京都地方裁判所 平成20年(ワ)2803号 判決 2009年6月24日
原告
X
被告
Y
主文
一 被告は、原告に対し、一七二万三七八九円及びこれに対する平成一九年三月一七日から支払済みまで年五分の割合による金員を支払え。
二 原告のその余の請求を棄却する。
三 訴訟費用は、これを二分し、その一を被告の負担とし、その余を原告の負担とする。
四 この判決は、第一項に限り、仮に執行することができる。
事実及び理由
第一請求
被告は、原告に対し、三五二万三七八九円及びこれに対する平成一九年三月一七日から支払済みまで年五分の割合による金員を支払え。
第二事案の概要
本件は、原告が、交通事故により負傷し損害を被ったとして、被告に対し、民法七〇九条に基づき、上記損害賠償金(三五二万三七八九円。
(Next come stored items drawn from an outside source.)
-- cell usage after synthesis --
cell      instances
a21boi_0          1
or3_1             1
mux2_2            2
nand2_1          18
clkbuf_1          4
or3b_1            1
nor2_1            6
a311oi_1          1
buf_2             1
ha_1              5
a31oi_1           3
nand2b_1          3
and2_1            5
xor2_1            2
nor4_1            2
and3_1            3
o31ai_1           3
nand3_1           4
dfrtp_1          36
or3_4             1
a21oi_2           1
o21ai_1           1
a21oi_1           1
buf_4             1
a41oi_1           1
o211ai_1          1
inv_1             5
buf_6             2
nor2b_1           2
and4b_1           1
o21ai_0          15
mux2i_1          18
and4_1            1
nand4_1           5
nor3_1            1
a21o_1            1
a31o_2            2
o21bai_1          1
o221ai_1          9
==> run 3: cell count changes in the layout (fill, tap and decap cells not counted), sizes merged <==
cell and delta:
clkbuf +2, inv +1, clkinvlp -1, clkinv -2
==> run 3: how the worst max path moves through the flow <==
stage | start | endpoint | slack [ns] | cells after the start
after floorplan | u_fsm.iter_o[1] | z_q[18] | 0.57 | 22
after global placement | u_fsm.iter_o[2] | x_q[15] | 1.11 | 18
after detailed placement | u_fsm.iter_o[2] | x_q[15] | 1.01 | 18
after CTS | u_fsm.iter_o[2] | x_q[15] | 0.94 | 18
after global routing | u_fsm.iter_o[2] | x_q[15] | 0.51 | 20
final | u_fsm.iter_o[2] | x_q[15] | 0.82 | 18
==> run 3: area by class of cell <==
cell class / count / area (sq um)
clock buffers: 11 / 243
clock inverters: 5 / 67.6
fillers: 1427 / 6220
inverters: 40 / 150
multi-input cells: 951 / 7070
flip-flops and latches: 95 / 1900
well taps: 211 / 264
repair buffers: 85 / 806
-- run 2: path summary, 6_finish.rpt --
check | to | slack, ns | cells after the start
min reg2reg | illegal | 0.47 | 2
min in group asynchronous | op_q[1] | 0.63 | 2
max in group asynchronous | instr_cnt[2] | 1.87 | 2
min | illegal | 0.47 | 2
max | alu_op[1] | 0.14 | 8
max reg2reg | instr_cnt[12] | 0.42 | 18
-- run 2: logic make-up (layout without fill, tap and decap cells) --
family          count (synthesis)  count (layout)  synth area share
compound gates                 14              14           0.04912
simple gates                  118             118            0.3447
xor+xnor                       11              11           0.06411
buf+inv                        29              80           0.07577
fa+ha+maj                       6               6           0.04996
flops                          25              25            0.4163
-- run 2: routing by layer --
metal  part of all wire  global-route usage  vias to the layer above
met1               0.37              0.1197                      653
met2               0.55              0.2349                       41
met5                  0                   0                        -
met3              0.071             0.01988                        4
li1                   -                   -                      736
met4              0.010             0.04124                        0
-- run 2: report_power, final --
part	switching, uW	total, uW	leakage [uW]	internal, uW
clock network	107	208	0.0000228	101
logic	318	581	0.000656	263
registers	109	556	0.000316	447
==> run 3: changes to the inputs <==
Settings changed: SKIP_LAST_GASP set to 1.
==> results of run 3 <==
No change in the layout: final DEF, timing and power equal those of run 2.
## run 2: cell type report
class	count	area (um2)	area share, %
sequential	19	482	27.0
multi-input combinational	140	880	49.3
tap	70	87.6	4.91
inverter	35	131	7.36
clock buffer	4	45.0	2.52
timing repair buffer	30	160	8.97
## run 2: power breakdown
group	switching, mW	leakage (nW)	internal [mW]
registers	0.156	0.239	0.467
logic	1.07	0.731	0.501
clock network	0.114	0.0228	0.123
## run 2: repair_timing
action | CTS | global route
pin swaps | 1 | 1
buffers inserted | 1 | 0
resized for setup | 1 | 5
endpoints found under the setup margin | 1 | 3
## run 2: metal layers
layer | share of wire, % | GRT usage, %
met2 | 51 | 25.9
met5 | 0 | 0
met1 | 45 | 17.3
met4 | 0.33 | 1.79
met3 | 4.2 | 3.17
## src/rtl/switch_voq_islip_sched_pkg.sv

```systemverilog
// Shared switch definitions: default port count, pointer width and the VOQ
// bit-index helper used by the scheduler, crossbar and VOQ buffers.
package switch_voq_islip_sched_pkg;

  localparam int RADIX    = 4;
  localparam int CL_RADIX = $clog2(RADIX);

  // Flat bit position of the VOQ that holds traffic from input i to output o.
  function automatic int voq_idx(input int o, input int i, input int radix = RADIX);
    return o * radix + i;
  endfunction

endpackage

```

## src/rtl/switch_voq_islip_sched_rr_pick.sv

```systemverilog
// Combinational N-wide round-robin picker: first set request at or above ptr,
// wrapping past N-1 back to 0 by explicit compare (N need not be a power of two).
module switch_rr_pick #(
  parameter int N = 4,
  parameter int W = $clog2(N)
) (
  input  logic [N-1:0] req,
  input  logic [W-1:0] ptr,
  output logic [N-1:0] grant,
  output logic         valid,
  output logic [W-1:0] idx
);

  always_comb begin
    int          c;
    logic [W-1:0] cw;
    c     = 0;
    cw    = '0;
    grant = '0;
    valid = 1'b0;
    idx   = '0;
    for (int k = 0; k < N; k++) begin
      c = int'(ptr) + k;
      if (c >= N) c = c - N;
      cw = W'(c);
      if (!valid && req[cw]) begin
        valid     = 1'b1;
        grant[cw] = 1'b1;
        idx       = cw;
      end
    end
  end

endmodule

```

## src/rtl/switch_voq_islip_sched.sv

```systemverilog
// Single-iteration iSLIP scheduler for a RADIX x RADIX VOQ crossbar. Matches
// are registered, held for a whole packet, and released on the tlast beat.
module switch_voq_islip_sched
  import switch_voq_islip_sched_pkg::*;
#(
  parameter int RADIX = switch_voq_islip_sched_pkg::RADIX
) (
  input  logic                     clk,
  input  logic                     rst,
  input  logic                     enable,
  input  logic [RADIX*RADIX-1:0]   req,
  input  logic [RADIX*RADIX-1:0]   done,
  output logic [RADIX*RADIX-1:0]   match,
  output logic [RADIX-1:0]         in_busy,
  output logic [RADIX-1:0]         out_busy
);

  localparam int CL_RADIX = $clog2(RADIX);

  // All 2-D views below are indexed [first][second] as named: [o][i] or [i][o].
  logic [RADIX-1:0][RADIX-1:0]    elig_oi;
  logic [RADIX-1:0][RADIX-1:0]    match_oi;
  logic [RADIX-1:0][RADIX-1:0]    match_io;
  logic [RADIX-1:0][RADIX-1:0]    gnt_oi;
  logic [RADIX-1:0]               gnt_valid;
  logic [RADIX-1:0][CL_RADIX-1:0] gnt_idx;
  logic [RADIX-1:0][RADIX-1:0]    gnt_io;
  logic [RADIX-1:0][RADIX-1:0]    acc_io;
  logic [RADIX-1:0][RADIX-1:0]    acc_oi;
  logic [RADIX-1:0]               acc_valid;
  logic [RADIX-1:0][CL_RADIX-1:0] acc_idx;
  logic [RADIX-1:0]               out_acc;
  logic [RADIX*RADIX-1:0]         new_match;
  logic [RADIX-1:0][CL_RADIX-1:0] gp;
  logic [RADIX-1:0][CL_RADIX-1:0] ap;

  function automatic logic [CL_RADIX-1:0] ptr_inc(input logic [CL_RADIX-1:0] p);
    return (p == CL_RADIX'(RADIX - 1)) ? '0 : p + 1'b1;
  endfunction

  for (genvar o = 0; o < RADIX; o++) begin : g_o
    for (genvar i = 0; i < RADIX; i++) begin : g_i
      localparam int K = voq_idx(o, i, RADIX);
      // Only idle pairs compete; done is irrelevant to eligibility.
      assign elig_oi[o][i]  = enable & req[K] & ~in_busy[i] & ~out_busy[o];
      assign match_oi[o][i] = match[K];
      assign match_io[i][o] = match[K];
      assign gnt_io[i][o]   = gnt_valid[o] & gnt_oi[o][i];
      assign acc_oi[o][i]   = acc_io[i][o];
      assign new_match[K]   = acc_io[i][o];
    end
  end

  for (genvar o = 0; o < RADIX; o++) begin : g_grant
    switch_rr_pick #(.N(RADIX), .W(CL_RADIX)) u_pick (
      .req   (elig_oi[o]),
      .ptr   (gp[o]),
      .grant (gnt_oi[o]),
      .valid (gnt_valid[o]),
      .idx   (gnt_idx[o])
    );

    assign out_busy[o] = |match_oi[o];
    assign out_acc[o]  = |acc_oi[o];

    // Grant pointer moves only when its grant was accepted (desynchronisation).
    always_ff @(posedge clk) begin
      if (rst) gp[o] <= '0;
      else if (out_acc[o]) gp[o] <= ptr_inc(gnt_idx[o]);
    end

    assert property (@(posedge clk) disable iff (rst) $onehot0(match_oi[o]))
      else $error("output %0d matched to more than one input", o);
  end

  for (genvar i = 0; i < RADIX; i++) begin : g_accept
    switch_rr_pick #(.N(RADIX), .W(CL_RADIX)) u_pick (
      .req   (gnt_io[i]),
      .ptr   (ap[i]),
      .grant (acc_io[i]),
      .valid (acc_valid[i]),
      .idx   (acc_idx[i])
    );

    assign in_busy[i] = |match_io[i];

    always_ff @(posedge clk) begin
      if (rst) ap[i] <= '0;
      else if (acc_valid[i]) ap[i] <= ptr_inc(acc_idx[i]);
    end

    assert property (@(posedge clk) disable iff (rst) $onehot0(match_io[i]))
      else $error("input %0d matched to more than one output", i);
  end

  // done only clears bits that are set; new matches land only on idle pairs.
  always_ff @(posedge clk) begin
    if (rst) match <= '0;
    else     match <= (match & ~done) | new_match;
  end

endmodule

```

## config.mk

```make
export PLATFORM = sky130hd
export DESIGN_NAME = switch_voq_islip_sched
export DESIGN_NICKNAME = d
export VERILOG_FILES = /design/src/rtl/switch_voq_islip_sched_pkg.sv /design/src/rtl/switch_voq_islip_sched_rr_pick.sv /design/src/rtl/switch_voq_islip_sched.sv
export SDC_FILE = /design/constraint.sdc
export NUM_CORES = 1
export LEC_CHECK = 0
export CORE_MARGIN = 1
export CORE_UTILIZATION = 45
export CTS_CLUSTER_DIAMETER = 30
export DETAILED_ROUTE_END_ITERATION = 8
export HOLD_SLACK_MARGIN = 0.05
export PLACE_DENSITY = 0.73
export SYNTH_ARGS = -nofsm -noshare
export SYNTH_HDL_FRONTEND = slang
export SYNTH_HIERARCHICAL = 1
export SYNTH_SLANG_ARGS = --single-unit
export TNS_END_PERCENT = 100
```

## constraint.sdc

```tcl
create_clock -name clk -period 6 [get_ports clk]
set_input_delay 1.2 -clock clk [delete_from_list [all_inputs] [get_ports clk]]
set_output_delay 1.2 -clock clk [all_outputs]
set_load 0.02 [all_outputs]
```

==> results.py <==
metrics = {
    "sta": {
        "skew_ps": 4.29,
        "finalCritPeriodShare": 0.949,
        "hold_ws_ps": 516,
        "fmax_ghz": 0.176,
        "timing.final.crit_period_ps": 5700,
        "worstMarginPinSlew_ps": 691,
        "tns_ps": 0,
        "hold_viol": 0,
        "setup_viol": 0,
        "drv_slew": 0,
        "relSlewSlack": 0.534,
        "grt_setup_unrepaired": "false",
    },
    "die": {
        "initial_core_util": 0.470,
        "die_area_um2": 12000,
        "die_h_um": 110,
        "io_pins": 59,
        "rows": 38,
        "coreArea_um2": 11100,
        "dieWidth_um": 110,
    },
    "setup_path": {
        "crit_start": "enable",
        "cp-start-kind": "input port",
        "critPathRequiredTime_ps": 6160,
        "critPathMaxFanout": 16,
        "worstRegToRegCells": 14,
        "crit_type": "in2reg",
        "reg2reg_setup_slack_ps": 780,
        "r2r_end": "gp[6]",
        "critical_path_arrival_ps": 5860,
        "worstSetupEndpointType": "flip-flop",
        "endpoint": "gp[6]",
        "r2r-start": "match[12]",
    },
    "drt": {
        "totalWireLength_mm": 13.6,
        "detail_route.wl_per_cell_um": 18.4,
        "first_pass_iters": 5,
        "via_count": 4687,
        "drtAntennaViolNets": 0,
        "drt_iter0_markers": 254,
        "detail_route.vias_per_cell": 6.33,
        "drc": 0,
    },
    "global_routing": {
        "grt_overflow": 0,
        "grt_use_total": 0.232,
        "antenna_found_initial": 0,
        "grt_pass1_wl_mm": 21.9,
        "grt_pass1_vias": 4305,
        "grt_max_degree": 41,
    },
    "clock_tree": {
        "cts-root-buf": "clkbuf_16",
        "clock-sinks": 32,
        "cts_max_level": 2,
        "cts_hold_buf": 0,
        "clkSlewWorstSetupHoldPaths_ps": 50,
        "clock_latency_ps": 280,
        "post_cts_buffers": 0,
        "cts_resized": 0,
        "cts_buffers": 5,
        "clock_path_buffers": 2,
        "tritoncts": "done",
    },
    "final_layout": {
        "seq_area_um2": 641,
        "areaGrowthSynthToFinish_pct": 13.1,
        "antenna_cells": 0,
        "nNetsFinal": 683,
        "drive_above_1_share": 0.133,
        "multiInputGateArea_um2": 4090,
        "fillers": 1034,
    },
    "place": {
        "dp_hpwl_mm": 10.6,
        "gp_congestion": 0.949,
        "io_buffers": 58,
    },
    "yosys": {
        "synth_top_area_frac": 0.123,
        "ys_types": 32,
        "synth_cells": 566,
        "synth.area.top_cells": "dfxtp_1 (12%), ha_1 (12%), a22oi_1 (9.2%)",
        "yosys_warnings": 6,
        "syn_area_um2": 5210,
        "yosysTopAreaCell": "dfxtp_1",
        "ys_ff_latch": 32,
        "ys_seq_area_frac": 0.123,
        "async_flop_share": 0,
        "synth_edf_count": 0,
        "yosysMostFrequentCell": "a22oi_1",
        "synth_nets": 649,
        "syn_avg_cell_area_um2": 9.20,
        "synth_common_cells": "a22oi_1 (64), inv_1 (57), ha_1 (48)",
        "synth_ff_type": "dfxtp_1",
    },
    "status": {
        "outcome": "complete, no violations",
    },
    "worst_hold_path": {
        "hold_path.class": "reg2reg",
    },
    "job": {
        "maxCapViolCount": 0,
    },
}
## area by class of cell
type | count | area share
clock inverters | 1 | 0.000850
multi-input cells | 440 | 0.694
inverters | 57 | 0.0363
clock buffers | 6 | 0.0219
flip-flops and latches | 32 | 0.109
well taps | 140 | 0.0297
repair buffers | 64 | 0.108
## how the worst min path moves through the flow
stage,slack (ps),startpoint,cells after the start,to
floorplan,510,ap[0],2,ap[0]
global placement,500,match[4],2,match[4]
detailed placement,510,match[4],2,match[4]
CTS,520,match[4],2,match[4]
global route,550,match[4],2,match[4]
finish,520,match[4],2,match[4]
## critical path, stage by stage
cell,delay (ps)
clkdlybuf4s50_1,450
inv_1,60
buf_12,160
nor4_2,460
mux4_2,470
and2b_2,280
a22oi_1,190
o21ai_0,100
and2_1,220
mux4_1,630
and2b_2,300
a22oi_1,190
o21ai_0,180
nor4_2,440
buf_4,200
mux2_2,330
## through the flow
step | area, µm² | util | cells | setup slack (ps)
2_1_floorplan | 5210 | - | 566 | 891
3_3_place_gp | 5740 | 0.519 | 733 | 88.6
3_5_place_dp | 5740 | 0.519 | 733 | -17.6
4_1_cts | 5880 | 0.531 | 740 | 254
5_1_grt | 5890 | 0.532 | 740 | 72.0
6_report | 5890 | 0.532 | 740 | 304
## layout by cell type, fill, tap and decap left out, types with 8 or more instances in the layout
cell              n
and2_1           16
clkdlybuf4s50_1  58
o21ai_0          40
o31ai_1           8
nand2b_1         39
a22oi_1          64
nor3_1           12
inv_1            57
o221ai_1          8
nor4_1           10
nor4_2           17
nor4b_4           8
o211ai_1          8
ha_1             48
mux4_2           16
nor2b_1          12
mux2_2           12
nor2_1           28
a21oi_1          20
and2b_2           8
mux4_1           16
dfxtp_1          32
a32o_1            8
mux2i_1          24
## logic make-up (layout without fill, tap and decap cells)
logic type      count (synthesis)  count (layout)  share of synthesized area
flops                          32              32                      0.123
buf+inv                        94             128                     0.0946
mux                            68              68                      0.222
simple gates                  168             168                      0.244
compound gates                156             156                      0.202
fa+ha+maj                      48              48                      0.115
## state kept, by name (all words and copies together) (netlist names)
signal and count:
match 16, gp 8, ap 8
## routing by layer
| layer | vias to the layer above | wire length [µm] | GRT usage |
|---|---|---|---|
| li1 | 2232 | - | - |
| met1 | 2258 | 6140 | 0.316 |
| met2 | 177 | 6350 | 0.394 |
| met3 | 20 | 860 | 0.0202 |
| met4 | 0 | 250 | 0.0619 |
| met5 | - | 0 | 0 |
Power is not shown: default switching activity piles up to over one toggle a cycle in this logic, so the estimate is an artifact.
後記二(3)原告の主張カ)及びこれに対する不法行為の後である平成一九年三月一七日から支払済みまで民法所定の年五分の割合による遅延損害金の支払を求める事案である。
一 争いのない事実等
次の事実は、当事者間に争いがないか、証拠(後掲のもの)及び弁論の全趣旨により認めることができる。
(1) 次の交通事故(以下「本件事故」という。)が発生した。
ア 発生日時 平成一九年三月一六日午後一〇時二〇分ころ
イ 発生場所 京都府宇治市小倉町南堀池一一〇番地の四八(以下「本件事故現場」という。また、本件事故現場の交差点を「本件交差点」と、本件事故現場付近をほぼ南北に走る道路を「本件南北道路」と、本件事故現場付近をほぼ東西に走る道路を「本件東西道路」とそれぞれいう。)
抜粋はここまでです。